▶ [Problem to work on]:
Report all lines in the records that hold the string "stage".

Saved entries:
-=-=-

## config.mk

```make
export PLATFORM = sky130hd
export DESIGN_NAME = bridge_pwm
export DESIGN_NICKNAME = d
export VERILOG_FILES = /design/src/core/bridge_pwm_pkg.sv /design/src/core/deadtime_gen.sv /design/src/core/bridge_pwm.sv
export SDC_FILE = /design/constraint.sdc
export NUM_CORES = 1
export LEC_CHECK = 0
export BUFFER_PORTS_ARGS = -buffer_cell sky130_fd_sc_hd__buf_2
export CAP_MARGIN = 5
export CORE_MARGIN = 2
export CORE_UTILIZATION = 52
export DETAILED_ROUTE_END_ITERATION = 8
export PLACE_DENSITY = 0.78
export REMOVE_ABC_BUFFERS = 1
export SYNTH_ARGS = -nofsm -noshare
export SYNTH_HDL_FRONTEND = slang
export SYNTH_HIERARCHICAL = 1
export SYNTH_SLANG_ARGS = --single-unit
```

## constraint.sdc

```tcl
create_clock -name aclk -period 4.69 [get_ports aclk]
set_input_delay 0.938 -clock aclk [delete_from_list [all_inputs] [get_ports aclk]]
set_output_delay 0.938 -clock aclk [all_outputs]
set_load 0.05 [all_outputs]
```

## src/core/bridge_pwm_pkg.sv

```systemverilog
// Constants shared by the bridge PWM output stage and its register slave.
// Assumes register indices are word indices: byte address is four times the index.
package bridge_pwm_pkg;

    // ------------------------------------------------------------
    // Register indices
    // ------------------------------------------------------------
    localparam logic [14:0] IDX_OUT = 15'h00f8;
    localparam logic [14:0] IDX_DUTY = 15'h4058;
    localparam logic [14:0] IDX_CMP = 15'h405a;
    localparam logic [14:0] IDX_CHAN = 15'h405c;
    localparam logic [14:0] IDX_PERIOD = 15'h405e;
    localparam logic [14:0] IDX_DT = 15'h4060;
    localparam logic [14:0] IDX_STAT = 15'h4061;
    localparam logic [14:0] IDX_CTRL = 15'h4062;
    localparam logic [14:0] IDX_CNT = 15'h4066;

    // ------------------------------------------------------------
    // Field positions
    // ------------------------------------------------------------
    localparam int MOE_BIT = 7;
    localparam int RUN_BIT = 7;
    localparam int PRELOAD_BIT = 4;
    localparam int SRC_BIT = 3;
    localparam int FLAG_BIT = 4;
    // Phase order U, V, W, X
    localparam int HE_BIT [4] = '{1, 3, 5, 13};
    localparam int LE_BIT [4] = '{0, 2, 4, 12};
    localparam int HP_BIT [4] = '{7, 9, 11, 15};
    localparam int LP_BIT [4] = '{6, 8, 10, 14};
    // X shares the W idle levels
    localparam int IDLE_H_BIT [4] = '{0, 2, 4, 4};
    localparam int IDLE_L_BIT [4] = '{1, 3, 5, 5};

    // ------------------------------------------------------------
    // Writable masks and reset values
    // ------------------------------------------------------------
    localparam logic [7:0] OUT_MASK = 8'hbf;
    localparam logic [7:0] CTRL_MASK = 8'h98;
    localparam logic [15:0] DUTY_MASK = 16'h3fff;
    localparam logic [15:0] PERIOD_MASK = 16'h3ffe;
    localparam logic [15:0] CMP_MASK = 16'h0fff;
    localparam logic [7:0] OUT_RST = 8'h00;
    localparam logic [7:0] CTRL_RST = 8'h00;
    localparam logic [7:0] DT_RST = 8'h00;
    localparam logic [1:0] STAT_MODE_RST = 2'h0;
    localparam logic [15:0] WORD16_RST = 16'h0000;

    // ------------------------------------------------------------
    // Bus answers
    // ------------------------------------------------------------
    localparam logic [1:0] RESP_OKAY = 2'h0;
    localparam logic [1:0] RESP_SLVERR = 2'h2;

    // ------------------------------------------------------------
    // Types
    // ------------------------------------------------------------
    typedef enum logic [1:0] {
        MATCH_NEVER = 2'h0,
        MATCH_UP = 2'h1,
        MATCH_DOWN = 2'h2,
        MATCH_BOTH = 2'h3
    } match_mode_t;

    typedef enum logic [1:0] {
        CNT_UP = 2'h1,
        CNT_DOWN = 2'h2
    } cnt_dir_t;

endpackage

```

## src/core/deadtime_gen.sv

```systemverilog
// Deadtime generator for one phase: splits a reference into a leading and a
// complementary drive, both held off for (dead + 1) clocks after each edge when dead is nonzero.
// Assumes dead is a static register value and lead is on the same clock.
`timescale 1ns/100ps
module deadtime_gen (
    // Clock and reset
    input wire logic aclk,
    input wire logic aresetn,
    // Reference and setting
    input wire logic lead,
    input wire logic [7:0] dead,
    // Drives
    output logic lead_out,
    output logic comp_out
);
    logic lead_d;
    logic [7:0] wait_cnt;
    logic quiet;

    always_ff @(posedge aclk)
    begin
        if (!aresetn)
        begin
            lead_d <= 1'b0;
            wait_cnt <= 8'h00;
        end
        else
        begin
            lead_d <= lead;
            if (lead != lead_d)
                wait_cnt <= dead;
            else if (wait_cnt != 8'h00)
                wait_cnt <= wait_cnt - 8'h01;
        end
    end

    // Edge cycle plus dead counted cycles both sides off; zero bypasses
    assign quiet = (dead != 8'h00) && ((lead != lead_d) || (wait_cnt != 8'h00));
    assign lead_out = lead & ~quiet;
    assign comp_out = ~lead & ~quiet;

endmodule // deadtime_gen

```

## src/core/bridge_pwm.sv

```systemverilog
// Output stage of a three-phase bridge PWM with AXI4-Lite register slave.
// Assumes field-oriented compare values and commutation writes are on aclk;
// the bus-current fault arrives asynchronously.
`timescale 1ns/100ps

module bridge_pwm (
    // Clock and reset
    input wire logic aclk,
    input wire logic aresetn,
    // AXI4-Lite write
    input wire logic [16:0] awaddr,
    input wire logic awvalid,
    output logic awready,
    input wire logic [31:0] wdata,
    input wire logic [3:0] wstrb,
    input wire logic wvalid,
    output logic wready,
    output logic [1:0] bresp,
    output logic bvalid,
    input wire logic bready,
    // AXI4-Lite read
    input wire logic [16:0] araddr,
    input wire logic arvalid,
    output logic arready,
    output logic [31:0] rdata,
    output logic [1:0] rresp,
    output logic rvalid,
    input wire logic rready,
    // Field-oriented compare values
    input wire logic [13:0] foc_cmp_u,
    input wire logic [13:0] foc_cmp_v,
    input wire logic [13:0] foc_cmp_w,
    // Commutation timer
    input wire logic comm_write,
    input wire logic [15:0] comm_data,
    // Protection pin
    input wire logic bus_fault,
    // Gate drives, index U, V, W, X
    output logic [3:0] gate_high,
    output logic [3:0] gate_low
);

    // ------------------------------------------------------------
    // Declarations
    // ------------------------------------------------------------
    logic aw_held;
    logic w_held;
    logic [14:0] aw_idx;
    logic [31:0] wd;
    logic [3:0] ws;
    logic do_write;
    logic [15:0] wr_word;
    logic [7:0] hi_shadow;
    logic [31:0] rd_word;
    logic [7:0] output_enable_idle_levels;
    logic [7:0] control;
    logic [1:0] match_irq_mode;
    logic match_irq_flag;
    logic [15:0] channel_enable_polarity;
    logic [15:0] carrier_period;
    logic [15:0] compare_match_value;
    logic [15:0] duty_written;
    logic [13:0] duty_active;
    logic [7:0] deadtime_setting;
    logic [13:0] cnt;
    typedef bridge_pwm_pkg::cnt_dir_t cnt_dir_local_t;
    cnt_dir_local_t dir;
    logic fault_meta;
    logic fault_sync;
    logic counter_run;
    logic duty_preload_on;
    logic src_foc;
    logic main_output_on;
    logic [12:0] half;
    logic [12:0] top;
    logic overflow;
    logic underflow;
    logic match_hit;
    logic [3:0] next_gate_high;
    logic [3:0] next_gate_low;
    logic [13:0] cmp_src [4];

    // ------------------------------------------------------------
    // Helpers
    // ------------------------------------------------------------
    function automatic logic is_mapped(input logic [14:0] idx);
        return (idx == bridge_pwm_pkg::IDX_OUT) || (idx == bridge_pwm_pkg::IDX_DUTY)
            || (idx == bridge_pwm_pkg::IDX_CMP) || (idx == bridge_pwm_pkg::IDX_CHAN)
            || (idx == bridge_pwm_pkg::IDX_PERIOD) || (idx == bridge_pwm_pkg::IDX_DT)
            || (idx == bridge_pwm_pkg::IDX_STAT) || (idx == bridge_pwm_pkg::IDX_CTRL)
            || (idx == bridge_pwm_pkg::IDX_CNT);
    endfunction

    function automatic logic commit(input logic [14:0] idx);
        return do_write && (aw_idx == idx) && ws[0];
    endfunction

    // Half of a compare value in fine units against the half-rate counter
    function automatic logic below(input logic [13:0] c, input logic [13:0] v);
        return c < {1'b0, v[13:1]};
    endfunction

    // ------------------------------------------------------------
    // AXI4-Lite slave
    // ------------------------------------------------------------
    assign awready = !aw_held && !bvalid;
    assign wready = !w_held && !bvalid;
    assign arready = !rvalid;
    assign do_write = aw_held && w_held && !bvalid;
    assign wr_word = {ws[1] ? wd[15:8] : hi_shadow, wd[7:0]};

    always_ff @(posedge aclk)
    begin
        if (!aresetn)
        begin
            aw_held <= 1'b0;
            w_held <= 1'b0;
            aw_idx <= 15'h0000;
            wd <= 32'h0000_0000;
            ws <= 4'h0;
            bvalid <= 1'b0;
            bresp <= bridge_pwm_pkg::RESP_OKAY;
        end
        else
        begin
            if (awvalid && awready)
            begin
                aw_held <= 1'b1;
                aw_idx <= awaddr[16:2];
            end
            if (wvalid && wready)
            begin
                w_held <= 1'b1;
                wd <= wdata;
                ws <= wstrb;
            end
            if (do_write)
            begin
                aw_held <= 1'b0;
                w_held <= 1'b0;
                bvalid <= 1'b1;
                bresp <= is_mapped(aw_idx) ? bridge_pwm_pkg::RESP_OKAY
                                           : bridge_pwm_pkg::RESP_SLVERR;
            end
            else if (bvalid && bready)
                bvalid <= 1'b0;
        end
    end

    // High byte waits here until its low byte arrives
    always_ff @(posedge aclk)
    begin
        if (!aresetn)
            hi_shadow <= 8'h00;
        else if (do_write && ws[1] && !ws[0])
            hi_shadow <= wd[15:8];
    end

    always_comb
    begin
        rd_word = 32'h0000_0000;
        unique case (araddr[16:2])
            bridge_pwm_pkg::IDX_OUT: rd_word[7:0] = output_enable_idle_levels;
            bridge_pwm_pkg::IDX_DUTY: rd_word[15:0] = duty_written;
            bridge_pwm_pkg::IDX_CMP: rd_word[15:0] = compare_match_value;
            bridge_pwm_pkg::IDX_CHAN: rd_word[15:0] = channel_enable_polarity;
            bridge_pwm_pkg::IDX_PERIOD: rd_word[15:0] = carrier_period;
            bridge_pwm_pkg::IDX_DT: rd_word[7:0] = deadtime_setting;
            bridge_pwm_pkg::IDX_STAT: rd_word[7:0] = {3'h0, match_irq_flag, 2'h0, match_irq_mode};
            bridge_pwm_pkg::IDX_CTRL: rd_word[7:0] = control;
            bridge_pwm_pkg::IDX_CNT: rd_word[11:0] = cnt[13:2];
            default: rd_word = 32'h0000_0000;
        endcase
    end

    always_ff @(posedge aclk)
    begin
        if (!aresetn)
        begin
            rvalid <= 1'b0;
            rdata <= 32'h0000_0000;
            rresp <= bridge_pwm_pkg::RESP_OKAY;
        end
        else if (arvalid && arready)
        begin
            rvalid <= 1'b1;
            rdata <= rd_word;
            rresp <= is_mapped(araddr[16:2]) ? bridge_pwm_pkg::RESP_OKAY
                                             : bridge_pwm_pkg::RESP_SLVERR;
        end
        else if (rvalid && rready)
            rvalid <= 1'b0;
    end

    // ------------------------------------------------------------
    // Registers
    // ------------------------------------------------------------
    always_ff @(posedge aclk)
    begin
        if (!aresetn)
        begin
            fault_meta <= 1'b0;
            fault_sync <= 1'b0;
        end
        else
        begin
            fault_meta <= bus_fault;
            fault_sync <= fault_meta;
        end
    end

    // Fault beats a software set in the same cycle
    always_ff @(posedge aclk)
    begin
        if (!aresetn)
            output_enable_idle_levels <= bridge_pwm_pkg::OUT_RST;
        else
        begin
            if (commit(bridge_pwm_pkg::IDX_OUT))
                output_enable_idle_levels <= wd[7:0] & bridge_pwm_pkg::OUT_MASK;
            if (fault_sync)
                output_enable_idle_levels[bridge_pwm_pkg::MOE_BIT] <= 1'b0;
        end
    end

    always_ff @(posedge aclk)
    begin
        if (!aresetn)
            control <= bridge_pwm_pkg::CTRL_RST;
        else if (commit(bridge_pwm_pkg::IDX_CTRL))
            control <= wd[7:0] & bridge_pwm_pkg::CTRL_MASK;
    end

    always_ff @(posedge aclk)
    begin
        if (!aresetn)
            channel_enable_polarity <= bridge_pwm_pkg::WORD16_RST;
        else if (comm_write)
            channel_enable_polarity <= comm_data;
        else if (commit(bridge_pwm_pkg::IDX_CHAN))
            channel_enable_polarity <= wr_word;
    end

    always_ff @(posedge aclk)
    begin
        if (!aresetn)
        begin
            carrier_period <= bridge_pwm_pkg::WORD16_RST;
            compare_match_value <= bridge_pwm_pkg::WORD16_RST;
            deadtime_setting <= bridge_pwm_pkg::DT_RST;
        end
        else
        begin
            if (commit(bridge_pwm_pkg::IDX_PERIOD))
                carrier_period <= wr_word & bridge_pwm_pkg::PERIOD_MASK;
            if (commit(bridge_pwm_pkg::IDX_CMP))
                compare_match_value <= wr_word & bridge_pwm_pkg::CMP_MASK;
            if (commit(bridge_pwm_pkg::IDX_DT))
                deadtime_setting <= wd[7:0];
        end
    end

    always_ff @(posedge aclk)
    begin
        if (!aresetn)
        begin
            duty_written <= bridge_pwm_pkg::WORD16_RST;
            duty_active <= 14'h0000;
        end
        else
        begin
            if (commit(bridge_pwm_pkg::IDX_DUTY))
            begin
                duty_written <= wr_word & bridge_pwm_pkg::DUTY_MASK;
                if (!duty_preload_on)
                    duty_active <= wr_word[13:0];
            end
            else if (duty_preload_on && underflow)
                duty_active <= duty_written[13:0];
        end
    end

    // Hardware set wins over a clearing write
    always_ff @(posedge aclk)
    begin
        if (!aresetn)
        begin
            match_irq_mode <= bridge_pwm_pkg::STAT_MODE_RST;
            match_irq_flag <= 1'b0;
        end
        else
        begin
            if (commit(bridge_pwm_pkg::IDX_STAT))
            begin
                match_irq_mode <= wd[1:0];
                if (!wd[bridge_pwm_pkg::FLAG_BIT])
                    match_irq_flag <= 1'b0;
            end
            if (match_hit)
                match_irq_flag <= 1'b1;
        end
    end

    assign main_output_on = output_enable_idle_levels[bridge_pwm_pkg::MOE_BIT];
    assign counter_run = control[bridge_pwm_pkg::RUN_BIT];
    assign duty_preload_on = control[bridge_pwm_pkg::PRELOAD_BIT];
    assign src_foc = control[bridge_pwm_pkg::SRC_BIT];

    // ------------------------------------------------------------
    // Carrier counter
    // ------------------------------------------------------------
    assign half = carrier_period[13:1];
    assign top = half - 13'h0001;
    assign overflow = counter_run && (half != 13'h0000) && (dir == bridge_pwm_pkg::CNT_UP)
                      && (cnt >= {1'b0, top});
    assign underflow = counter_run && (dir == bridge_pwm_pkg::CNT_DOWN) && (cnt == 14'h0000);
    assign match_hit = counter_run && (cnt[13:2] == compare_match_value[11:0])
                       && (cnt[1:0] == 2'h0)
                       && (((dir == bridge_pwm_pkg::CNT_UP) && match_irq_mode[0])
                       || ((dir == bridge_pwm_pkg::CNT_DOWN) && match_irq_mode[1]));

    always_ff @(posedge aclk)
    begin
        if (!aresetn)
        begin
            cnt <= 14'h0000;
            dir <= bridge_pwm_pkg::CNT_UP;
        end
        else if (counter_run && commit(bridge_pwm_pkg::IDX_CNT))
            cnt <= {wr_word[11:0], 2'h0};
        else if (counter_run)
        begin
            unique case (dir)
                bridge_pwm_pkg::CNT_UP:
                begin
                    if (half == 13'h0000)
                        cnt <= 14'h0000;
                    else if (overflow)
                    begin
                        // Top is held one cycle, like zero, so a period is carrier_period clocks
                        dir <= bridge_pwm_pkg::CNT_DOWN;
                    end
                    else
                        cnt <= cnt + 14'h0001;
                end
                bridge_pwm_pkg::CNT_DOWN:
                begin
                    if (underflow)
                        dir <= bridge_pwm_pkg::CNT_UP;
                    else
                        cnt <= cnt - 14'h0001;
                end
                default: dir <= bridge_pwm_pkg::CNT_UP;
            endcase
        end
    end

    // ------------------------------------------------------------
    // Phase outputs
    // ------------------------------------------------------------
    assign cmp_src[0] = src_foc ? foc_cmp_u : duty_active;
    assign cmp_src[1] = src_foc ? foc_cmp_v : duty_active;
    assign cmp_src[2] = src_foc ? foc_cmp_w : duty_active;
    assign cmp_src[3] = cmp_src[2];

    for (genvar p = 0; p < 4; p++)
    begin : g_phase
        logic ref_on;
        logic dt_lead;
        logic dt_comp;
        logic en_h;
        logic en_l;
        logic pwm_h;
        logic pwm_l;
        logic gh;
        logic gl;

        assign ref_on = below(cnt, cmp_src[p]);
        assign next_gate_high[p] = gh;
        assign next_gate_low[p] = gl;
        assign en_h = channel_enable_polarity[bridge_pwm_pkg::HE_BIT[p]];
        assign en_l = channel_enable_polarity[bridge_pwm_pkg::LE_BIT[p]];

        deadtime_gen u_dead (
            .aclk(aclk),
            .aresetn(aresetn),
            .lead(ref_on),
            .dead(deadtime_setting),
            .lead_out(dt_lead),
            .comp_out(dt_comp)
        );

        // Software source leads on the high side, field-oriented on the low side
        always_comb
        begin
            if (en_h && en_l)
            begin
                pwm_h = src_foc ? dt_comp : dt_lead;
                pwm_l = src_foc ? dt_lead : dt_comp;
            end
            else
            begin
                pwm_h = en_h & ref_on;
                pwm_l = en_l & ~ref_on;
            end
            if (main_output_on)
            begin
                gh = pwm_h ^ channel_enable_polarity[bridge_pwm_pkg::HP_BIT[p]];
                gl = pwm_l ^ channel_enable_polarity[bridge_pwm_pkg::LP_BIT[p]];
            end
            else
            begin
                gh = output_enable_idle_levels[bridge_pwm_pkg::IDLE_H_BIT[p]];
                gl = output_enable_idle_levels[bridge_pwm_pkg::IDLE_L_BIT[p]];
            end
        end
    end

    always_ff @(posedge aclk)
    begin
        if (!aresetn)
        begin
            gate_high <= 4'h0;
            gate_low <= 4'h0;
        end
        else
        begin
            gate_high <= next_gate_high;
            gate_low <= next_gate_low;
        end
    end
endmodule // bridge_pwm

```

==> out/qor.yml, run 1 <==
min_path:
  hold_path_class: "register to register"
pwr:
  power.leakage_nw: 5.60
  power_density_nw_per_um2: 359
  power_mw: 5.05
  ir_worst_vdd_v: 0.000307
floorplanning:
  dieWidth_um: 159
  start_util: 0.532
  die_h_um: 159
  rows: 56
  core_area_um2: 23500
  pin_count: 186
  floorplan.die_area_um2: 25400
sta:
  period_share: 0.872
  drv_slew: 0
  setup_slack_ns: 0.602
  fmax_mhz: 245
  fin_worst_skew_ns: 0.00822
  holdWs_ns: 0.387
  grt_setup_unrepaired: "no"
  relSlewSlack: 0.207
  period_needed_ns: 4.09
  tns_ns: 0
  hold_violations: 0
  worstMarginPinSlew_ns: 1.18
  finalSetupViolations: 0
clocking:
  cts_tree: "yes"
  cts_buffers: 23
  post_cts_buffers: 0
  clockBufferDepth: 3
  post_cts_resized: 0
  path_clk_slew_ns: 0.06
  ctsHoldBuffers: 0
  cts.sinks: 214
  htreeDepth: 1
  root_buffer: "clkbuf_16"
  insertion_delay_ns: 0.51
setup_path:
  r2r_start: "control[3]$_SDFFE_PN0P_"
  crit_type: "register to register"
  worstSetupEndpoint: "gate_low[3]$_SDFF_PN0_"
  required_ns: 5.11
  startpoint_type: "register"
  endpoint_kind: "register"
  worstPathArrival_ns: 4.51
  r2r_cells: 16
  worstSetupStartpoint: "control[3]$_SDFFE_PN0P_"
  path_max_fanout: 60
  rrSetupSlack_ns: 0.60
  rr_endpoint: "gate_low[3]$_SDFF_PN0_"
drt:
  vias: 11707
  drtAntennaViolNets: 0
  first_pass_iters: 6
  drc_errors: 0
  wire_per_inst_um: 18.9
  wl_um: 36900
  viasPerCell: 5.99
  drt_first_iter_violations: 1312
yosys:
  yosysWarnings: 6
  synth_ff_type: "dfxtp_1"
  ys_types: 85
  yosysSeqAreaShare: 0.342
  syn-cell-area_um2: 12500
  synthArstFlopShare: 0
  syn_inst: 1523
  synth_edf_count: 0
  ys_ff_latch: 214
  avgSynthCellArea_um2: 8.23
outcome:
  status: "completed"
cells_and_area:
  final_core_utilization: 0.598
  nets: 1820
  stdcell_area_um2: 14100
  syn_to_final_growth_pct: 12.4
  final_common_cell: "dfxtp_1"
  final_cell_mix: "213 x dfxtp_1, 194 x nor2_1, 170 x nand2_1"
  nFillCells: 2098
  final_cells: 1953
  drive_gt1_frac: 0.168
placement:
  pre_cts_ws_ns: 0.351
  dp_hpwl_um: 26500
  place_area_um2: 13400
  portBuffers: 142
  place_inst: 1914
  gp_congestion: 0.981
global_routing:
  first_global_vias: 10994
  overflow: 0
  grt_pass1_wl_um: 57700
  antenna_found_initial: 2
  grt_max_degree: 62
  track_usage: 0.278
flow_run:
  max_cap_viol_count: 0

-=-=-

▶ [Written solution]:
// Constants shared by the bridge PWM output stage and its register slave.
// Output stage of a three-phase bridge PWM with AXI4-Lite register slave.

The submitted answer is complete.